Top Democrats are concerned President Donald Trump will try to interfere with the 2026 midterm elections, and they are already preparing for how to push back.
“Trump will do whatever it takes, and he has no honor and no credibility and no respect for law,” Senate Minority Leader Chuck Schumer told The Associated Press Wednesday. “But, we are prepared for it, and we believe we will succeed.”
“We already have teams of both senators and lawyers looking at every way that Trump could try to screw things up, and we’re fighting against it,” Schumer also said. “We already have a team to make sure that they count the votes fairly.”
Democrats have been sounding the alarm for months that Trump could reprise efforts like those he made during the 2020 election, when he pressured officials to meddle with the results and his supporters stormed the U.S. Capitol as lawmakers certified Joe Biden’s election win.

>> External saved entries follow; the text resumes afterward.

==> src/rtl/cpu_pkg.sv <==
// Shared opcode map, instruction field helpers and sequencer state encoding
// for the fetch/decode unit and its control-unit neighbour.
package cpu_pkg;

  localparam logic [3:0] OP_NOP  = 4'h0;
  localparam logic [3:0] OP_MOV  = 4'h1;
  localparam logic [3:0] OP_ADD  = 4'h2;
  localparam logic [3:0] OP_SUB  = 4'h3;
  localparam logic [3:0] OP_MVI  = 4'hC;
  localparam logic [3:0] OP_RSV  = 4'hD;
  localparam logic [3:0] OP_HALT = 4'hE;
  localparam logic [3:0] OP_JMP  = 4'hF;

  localparam logic [1:0] CU_DONE = 2'b11;

  typedef enum logic [2:0] {
    ST_IDLE,
    ST_FETCH,
    ST_LATCH,
    ST_EXEC,
    ST_DRAIN,
    ST_CLEAR,
    ST_HALT
  } fd_state_t;

  function automatic logic [3:0] ir_opcode(input logic [15:0] ir);
    return ir[15:12];
  endfunction

  function automatic logic [5:0] ir_dest(input logic [15:0] ir);
    return ir[11:6];
  endfunction

  function automatic logic [5:0] ir_src(input logic [15:0] ir);
    return ir[5:0];
  endfunction

endpackage
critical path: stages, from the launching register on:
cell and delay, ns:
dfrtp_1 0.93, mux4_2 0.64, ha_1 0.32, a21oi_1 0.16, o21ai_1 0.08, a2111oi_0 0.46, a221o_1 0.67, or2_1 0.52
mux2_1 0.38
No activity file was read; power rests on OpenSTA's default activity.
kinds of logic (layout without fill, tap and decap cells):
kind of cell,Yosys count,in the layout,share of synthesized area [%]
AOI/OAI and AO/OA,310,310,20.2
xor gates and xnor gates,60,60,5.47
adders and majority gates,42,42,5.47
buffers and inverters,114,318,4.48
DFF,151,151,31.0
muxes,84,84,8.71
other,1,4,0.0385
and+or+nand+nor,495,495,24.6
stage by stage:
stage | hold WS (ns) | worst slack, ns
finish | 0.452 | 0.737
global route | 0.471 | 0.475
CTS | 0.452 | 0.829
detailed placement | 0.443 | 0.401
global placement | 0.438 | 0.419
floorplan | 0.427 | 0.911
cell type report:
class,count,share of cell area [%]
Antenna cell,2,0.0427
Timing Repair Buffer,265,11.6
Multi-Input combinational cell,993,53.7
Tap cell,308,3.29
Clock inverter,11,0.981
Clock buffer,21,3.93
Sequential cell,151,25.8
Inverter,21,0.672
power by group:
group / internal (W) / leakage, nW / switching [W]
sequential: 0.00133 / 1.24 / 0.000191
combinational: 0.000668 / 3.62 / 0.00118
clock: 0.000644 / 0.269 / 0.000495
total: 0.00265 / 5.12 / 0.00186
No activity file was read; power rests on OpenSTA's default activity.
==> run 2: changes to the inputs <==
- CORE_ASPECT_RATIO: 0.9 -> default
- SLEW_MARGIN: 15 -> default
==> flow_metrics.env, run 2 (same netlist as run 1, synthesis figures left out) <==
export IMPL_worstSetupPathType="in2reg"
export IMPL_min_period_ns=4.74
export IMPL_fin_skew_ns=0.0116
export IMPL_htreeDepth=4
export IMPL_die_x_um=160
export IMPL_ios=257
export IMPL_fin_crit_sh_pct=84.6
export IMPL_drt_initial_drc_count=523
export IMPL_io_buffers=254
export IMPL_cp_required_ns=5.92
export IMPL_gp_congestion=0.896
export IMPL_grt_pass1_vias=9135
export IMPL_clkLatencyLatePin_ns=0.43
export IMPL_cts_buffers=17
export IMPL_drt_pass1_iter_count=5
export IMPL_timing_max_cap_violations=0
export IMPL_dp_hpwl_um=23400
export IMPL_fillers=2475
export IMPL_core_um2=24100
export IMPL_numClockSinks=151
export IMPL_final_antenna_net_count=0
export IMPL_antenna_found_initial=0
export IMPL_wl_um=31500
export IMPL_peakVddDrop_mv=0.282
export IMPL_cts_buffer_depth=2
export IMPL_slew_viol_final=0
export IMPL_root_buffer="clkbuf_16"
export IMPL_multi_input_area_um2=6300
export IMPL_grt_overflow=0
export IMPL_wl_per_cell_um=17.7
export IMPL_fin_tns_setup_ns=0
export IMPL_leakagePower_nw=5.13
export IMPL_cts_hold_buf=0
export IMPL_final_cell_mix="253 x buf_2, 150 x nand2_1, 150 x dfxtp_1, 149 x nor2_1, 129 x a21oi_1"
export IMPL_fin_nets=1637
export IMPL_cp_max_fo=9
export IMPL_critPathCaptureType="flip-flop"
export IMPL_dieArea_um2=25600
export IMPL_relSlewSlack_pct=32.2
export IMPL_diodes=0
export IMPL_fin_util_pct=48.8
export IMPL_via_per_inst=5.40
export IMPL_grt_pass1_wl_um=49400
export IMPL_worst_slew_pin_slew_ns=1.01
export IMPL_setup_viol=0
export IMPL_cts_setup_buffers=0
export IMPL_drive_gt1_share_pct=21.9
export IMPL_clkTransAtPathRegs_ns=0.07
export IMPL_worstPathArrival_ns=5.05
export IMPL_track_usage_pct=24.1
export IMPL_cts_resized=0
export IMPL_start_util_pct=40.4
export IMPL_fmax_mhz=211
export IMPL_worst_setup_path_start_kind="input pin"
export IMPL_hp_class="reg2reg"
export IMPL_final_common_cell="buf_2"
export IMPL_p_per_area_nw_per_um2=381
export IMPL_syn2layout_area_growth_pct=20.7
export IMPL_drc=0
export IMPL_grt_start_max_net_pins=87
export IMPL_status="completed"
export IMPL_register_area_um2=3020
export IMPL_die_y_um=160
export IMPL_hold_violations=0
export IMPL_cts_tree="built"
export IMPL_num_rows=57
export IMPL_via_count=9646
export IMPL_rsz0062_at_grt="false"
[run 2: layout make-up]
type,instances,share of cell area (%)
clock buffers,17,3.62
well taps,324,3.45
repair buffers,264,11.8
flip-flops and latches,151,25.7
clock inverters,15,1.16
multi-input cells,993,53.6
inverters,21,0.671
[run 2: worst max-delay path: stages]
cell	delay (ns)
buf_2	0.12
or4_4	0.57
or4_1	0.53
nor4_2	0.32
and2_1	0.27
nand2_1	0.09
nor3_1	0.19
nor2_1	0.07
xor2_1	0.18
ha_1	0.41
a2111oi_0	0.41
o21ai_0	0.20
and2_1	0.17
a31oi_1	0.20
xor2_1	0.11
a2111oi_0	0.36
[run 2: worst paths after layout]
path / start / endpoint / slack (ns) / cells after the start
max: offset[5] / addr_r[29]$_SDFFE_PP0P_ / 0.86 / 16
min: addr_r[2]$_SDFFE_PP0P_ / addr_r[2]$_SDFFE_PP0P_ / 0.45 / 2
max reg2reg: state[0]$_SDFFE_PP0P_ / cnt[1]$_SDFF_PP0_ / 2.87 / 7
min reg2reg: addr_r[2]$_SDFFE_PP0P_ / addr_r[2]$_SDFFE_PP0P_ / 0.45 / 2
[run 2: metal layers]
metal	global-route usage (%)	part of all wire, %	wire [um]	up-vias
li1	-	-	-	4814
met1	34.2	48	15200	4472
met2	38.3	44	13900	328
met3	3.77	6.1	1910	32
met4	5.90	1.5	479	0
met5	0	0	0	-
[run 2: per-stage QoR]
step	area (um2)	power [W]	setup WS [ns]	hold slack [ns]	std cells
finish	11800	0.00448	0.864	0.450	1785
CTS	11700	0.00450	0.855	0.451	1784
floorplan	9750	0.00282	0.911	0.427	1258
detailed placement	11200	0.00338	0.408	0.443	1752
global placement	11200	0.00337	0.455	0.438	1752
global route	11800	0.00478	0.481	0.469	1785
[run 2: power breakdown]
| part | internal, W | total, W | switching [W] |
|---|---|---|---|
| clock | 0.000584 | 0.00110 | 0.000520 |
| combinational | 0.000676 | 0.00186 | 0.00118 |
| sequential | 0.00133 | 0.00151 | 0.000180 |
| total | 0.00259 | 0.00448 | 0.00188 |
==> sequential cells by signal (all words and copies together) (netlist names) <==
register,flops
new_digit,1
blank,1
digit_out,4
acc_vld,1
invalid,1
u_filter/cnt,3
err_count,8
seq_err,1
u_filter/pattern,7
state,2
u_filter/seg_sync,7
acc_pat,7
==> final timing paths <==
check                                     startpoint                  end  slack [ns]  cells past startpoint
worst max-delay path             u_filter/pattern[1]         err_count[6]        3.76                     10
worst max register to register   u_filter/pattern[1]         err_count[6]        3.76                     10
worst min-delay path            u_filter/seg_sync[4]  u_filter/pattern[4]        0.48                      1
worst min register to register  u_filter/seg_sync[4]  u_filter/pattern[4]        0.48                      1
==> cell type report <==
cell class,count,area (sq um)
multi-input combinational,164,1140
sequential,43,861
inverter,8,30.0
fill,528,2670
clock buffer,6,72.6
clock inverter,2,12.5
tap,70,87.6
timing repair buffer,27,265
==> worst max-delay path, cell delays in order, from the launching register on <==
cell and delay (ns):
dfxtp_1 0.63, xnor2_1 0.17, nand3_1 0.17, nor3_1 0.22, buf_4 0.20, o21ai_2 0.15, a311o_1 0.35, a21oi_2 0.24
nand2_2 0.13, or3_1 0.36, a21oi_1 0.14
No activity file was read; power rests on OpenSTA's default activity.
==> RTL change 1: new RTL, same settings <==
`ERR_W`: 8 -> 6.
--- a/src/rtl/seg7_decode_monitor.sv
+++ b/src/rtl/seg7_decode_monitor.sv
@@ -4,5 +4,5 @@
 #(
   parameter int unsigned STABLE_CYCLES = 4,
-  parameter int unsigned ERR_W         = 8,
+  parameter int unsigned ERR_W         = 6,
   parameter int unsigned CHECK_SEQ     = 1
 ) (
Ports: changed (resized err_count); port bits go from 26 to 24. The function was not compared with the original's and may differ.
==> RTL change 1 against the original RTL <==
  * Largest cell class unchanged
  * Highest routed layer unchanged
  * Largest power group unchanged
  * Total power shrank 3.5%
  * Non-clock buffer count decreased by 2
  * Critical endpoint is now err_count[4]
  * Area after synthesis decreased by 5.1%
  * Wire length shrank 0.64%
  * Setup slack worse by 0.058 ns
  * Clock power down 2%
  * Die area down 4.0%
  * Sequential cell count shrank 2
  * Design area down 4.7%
===== config.mk =====
export PLATFORM = sky130hd
export DESIGN_NAME = kvs_resp_framer_flat
export DESIGN_NICKNAME = d
export VERILOG_FILES = /design/src/rtl/kvs_resp_framer_if.sv /design/src/rtl/kvs_resp_framer.sv /design/src/flat_wrapper.sv
export SDC_FILE = /design/constraint.sdc
export NUM_CORES = 1
export LEC_CHECK = 0
export ABC_AREA = 1
export CAP_MARGIN = 20
export CORE_AREA = 8 8 434 436
export DETAILED_ROUTE_END_ITERATION = 10
export DIE_AREA = 0 0 442 444
export PLACE_DENSITY_LB_ADDON = 0.1
export SYNTH_ARGS = -nofsm -noshare
export SYNTH_HDL_FRONTEND = slang
export SYNTH_SLANG_ARGS = --single-unit

===== constraint.sdc =====
create_clock -name clk -period 1.9 [get_ports clk]
set_clock_uncertainty 0.2 [all_clocks]
set_input_delay 0.475 -clock clk [delete_from_list [all_inputs] [get_ports clk]]
set_output_delay 0.475 -clock clk [all_outputs]
set_load 0.1 [all_outputs]

===== src/rtl/kvs_resp_framer_if.sv =====
// Response-in / framed-out stream bundle for kvs_resp_framer.
// slave: the framer's side. master: the producer/consumer side.
interface kvs_resp_framer_if #(
    parameter int DATA_WIDTH = 512
);
    logic                  s_tvalid;
    logic                  s_tready;
    logic [DATA_WIDTH-1:0] s_tdata;
    logic                  m_tvalid;
    logic                  m_tready;
    logic [DATA_WIDTH-1:0] m_tdata;
    logic                  m_tlast;

    modport slave (
        input  s_tvalid, s_tdata, m_tready,
        output s_tready, m_tvalid, m_tdata, m_tlast
    );

    modport master (
        output s_tvalid, s_tdata, m_tready,
        input  s_tready, m_tvalid, m_tdata, m_tlast
    );
endinterface


===== src/rtl/kvs_resp_framer.sv =====
// Sequence-stamps KVS responses, counts hit/err, frames a burst into one packet (optional trailer: KVS_RESP_TRAILER_EN).
// Latency: 1 cycle, through a single output register.
// Backpressure: the register reloads on the same cycle it drains; s_tready drops only while it is full and stalled.
module kvs_resp_framer #(
    parameter int DATA_WIDTH = 512,
    parameter int LEN_WIDTH  = 32,
    parameter int SEQ_LSB    = 416
) (
    input  logic                 clk,
    input  logic                 rst_n,
    input  logic                 start,
    input  logic [LEN_WIDTH-1:0] burst_len,
    kvs_resp_framer_if.slave     io,
    output logic                 busy,
    output logic                 done,
    output logic [LEN_WIDTH-1:0] hit_cnt,
    output logic [LEN_WIDTH-1:0] err_cnt
);
    typedef enum logic [1:0] {IDLE, RUN, TRAIL} state_t;

    state_t                state_q, state_d;
    logic [LEN_WIDTH-1:0]  len_q, acc_q, hit_q, err_q;
    logic                  mvld_q, mlast_q, done_q;
    logic [DATA_WIDTH-1:0] mdat_q, stamped;
    logic                  in_fire, out_fire, all_in, last_out, arm;

    assign arm      = (state_q == IDLE) && start && (burst_len != '0);
    assign all_in   = (acc_q == len_q);
    assign in_fire  = io.s_tvalid && io.s_tready;
    assign out_fire = mvld_q && io.m_tready;
    // Once every response is in, the next drained beat must be the last response.
    assign last_out = out_fire && all_in && (state_q == RUN);

    always_comb begin
        stamped                 = io.s_tdata;
        stamped[SEQ_LSB +: 32]  = 32'(acc_q);
    end

`ifdef KVS_RESP_TRAILER_EN
    logic [DATA_WIDTH-1:0] trailer;
    always_comb begin
        trailer                     = '0;
        trailer[31:0]               = 32'(len_q);
        trailer[63:32]              = 32'(hit_q);
        trailer[95:64]              = 32'(err_q);
        trailer[DATA_WIDTH-1 -: 32] = 32'h4B565354;
    end
`endif

    always_ff @(posedge clk or negedge rst_n) begin
        if (!rst_n) state_q <= IDLE;
        else        state_q <= state_d;
    end

    always_comb begin
        state_d = state_q;
        case (state_q)
            IDLE:  if (arm) state_d = RUN;
`ifdef KVS_RESP_TRAILER_EN
            RUN:   if (last_out) state_d = TRAIL;
            TRAIL: if (out_fire) state_d = IDLE;
`else
            RUN:   if (last_out) state_d = IDLE;
`endif
            default: state_d = IDLE;
        endcase
    end

    always_comb begin
        io.s_tready = (state_q == RUN) && !all_in && (!mvld_q || io.m_tready);
        busy        = (state_q != IDLE);
    end

    always_ff @(posedge clk or negedge rst_n) begin
        if (!rst_n) begin
            len_q   <= '0;
            acc_q   <= '0;
            hit_q   <= '0;
            err_q   <= '0;
            mvld_q  <= 1'b0;
            mlast_q <= 1'b0;
            mdat_q  <= '0;
            done_q  <= 1'b0;
        end else begin
            if (arm) begin
                len_q <= burst_len;
                acc_q <= '0;
                hit_q <= '0;
                err_q <= '0;
            end
            if (in_fire) begin
                acc_q  <= acc_q + 1'b1;
                hit_q  <= hit_q + LEN_WIDTH'(io.s_tdata[160] | io.s_tdata[161]);
                err_q  <= err_q + LEN_WIDTH'(io.s_tdata[162]);
                mvld_q <= 1'b1;
                mdat_q <= stamped;
`ifdef KVS_RESP_TRAILER_EN
                mlast_q <= 1'b0;
`else
                mlast_q <= (acc_q == len_q - 1'b1);
`endif
            end else if (out_fire) begin
`ifdef KVS_RESP_TRAILER_EN
                // Counters already include the last response, so the trailer loads as it drains.
                if (last_out) begin
                    mvld_q  <= 1'b1;
                    mdat_q  <= trailer;
                    mlast_q <= 1'b1;
                end else begin
                    mvld_q  <= 1'b0;
                end
`else
                mvld_q <= 1'b0;
`endif
            end
`ifdef KVS_RESP_TRAILER_EN
            done_q <= (state_q == TRAIL) && out_fire;
`else
            done_q <= last_out;
`endif
        end
    end

    assign io.m_tvalid = mvld_q;
    assign io.m_tdata  = mdat_q;
    assign io.m_tlast  = mlast_q;
    assign done        = done_q;
    assign hit_cnt     = hit_q;
    assign err_cnt     = err_q;
endmodule
`config.mk`:
```
export PLATFORM = sky130hd
export DESIGN_NAME = cache_mem_responder
export DESIGN_NICKNAME = d
export VERILOG_FILES = /design/src/rtl/cache_mem_responder.sv
export SDC_FILE = /design/constraint.sdc
export NUM_CORES = 1
export LEC_CHECK = 0
export ABC_CLOCK_PERIOD_IN_PS = 10220
export CAP_MARGIN = 5
export CORE_ASPECT_RATIO = 1.25
export CORE_MARGIN = 3
export CORE_UTILIZATION = 40
export DETAILED_ROUTE_END_ITERATION = 8
export PLACE_DENSITY = 0.62
export SLEW_MARGIN = 0
export SYNTH_ARGS = -nofsm -noshare
export SYNTH_HDL_FRONTEND = slang
export SYNTH_SLANG_ARGS = --single-unit
export TNS_END_PERCENT = 10
```
`constraint.sdc`:
```
create_clock -name clk -period 10.22 [get_ports clk]
set_clock_uncertainty 0.2 [all_clocks]
set_input_delay 1.022 -clock clk [delete_from_list [all_inputs] [get_ports clk]]
set_output_delay 1.022 -clock clk [all_outputs]
set_load 0.01 [all_outputs]
```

Ken Martin, chairman of the Democratic National Committee, warned last month that the administration’s campaign of sending troops and masked federal agents to mostly Democratic cities could be a form of voter suppression.
“What he is going to do is send those troops there, and keep them there all the way through the next election, because guess what?” Martin told reporters. “If people are afraid of leaving their house, they’re probably not going to leave their house to go vote on Election Day. That’s how he stays in power.”
The White House has dismissed allegations it will try to interfere with the midterms as baseless “fear-mongering.”
White House chief of staff Susie Wiles told Vanity Fair in an interview published last month that allegations the president will use the military to suppress political turnout are “categorically false.”
Despite these assurances, state and local officials, who manage elections, are preparing for the worst.
“We have to plan for the worst and hope we get the best,” Carly Koppes, the Republican clerk of Weld County in Colorado, told NPR in November. “I think we’re all kind of conditioned at this point to expect anything and everything, and our bingo cards keep getting bigger and bigger with things that we would have never have had on them.”
The White House already has made multiple moves ahead of the elections later this year, where Republicans are expected to lose control of the House of Representatives.
In March, President Trump signed an executive order requiring proof of citizenship on the federal voter registration form and limiting when absentee and mail-in ballots could be counted.
Multiple federal courts have rejected parts of the order, including in a decision last week in Oregon.
“The court is very clear that the Constitution gives no authority to the president to do any of these things, and that federal law doesn’t either,” Derek Clinger, a senior staff attorney with the University of Wisconsin Law School’s State Democracy Research Initiative, told Votebeat.
The president has also pushed Republican states to redraw congressional districts to add more likely GOP seats, a campaign that has touched off a national tit-for-tat redistricting war between red and blue states ahead of the midterms.
The president has welcomed officials into his administration who helped spread false information about the 2020 election, including Heather Honey, who has been appointed to a senior position overseeing all U.S. election infrastructure in the Department of Homeland Security.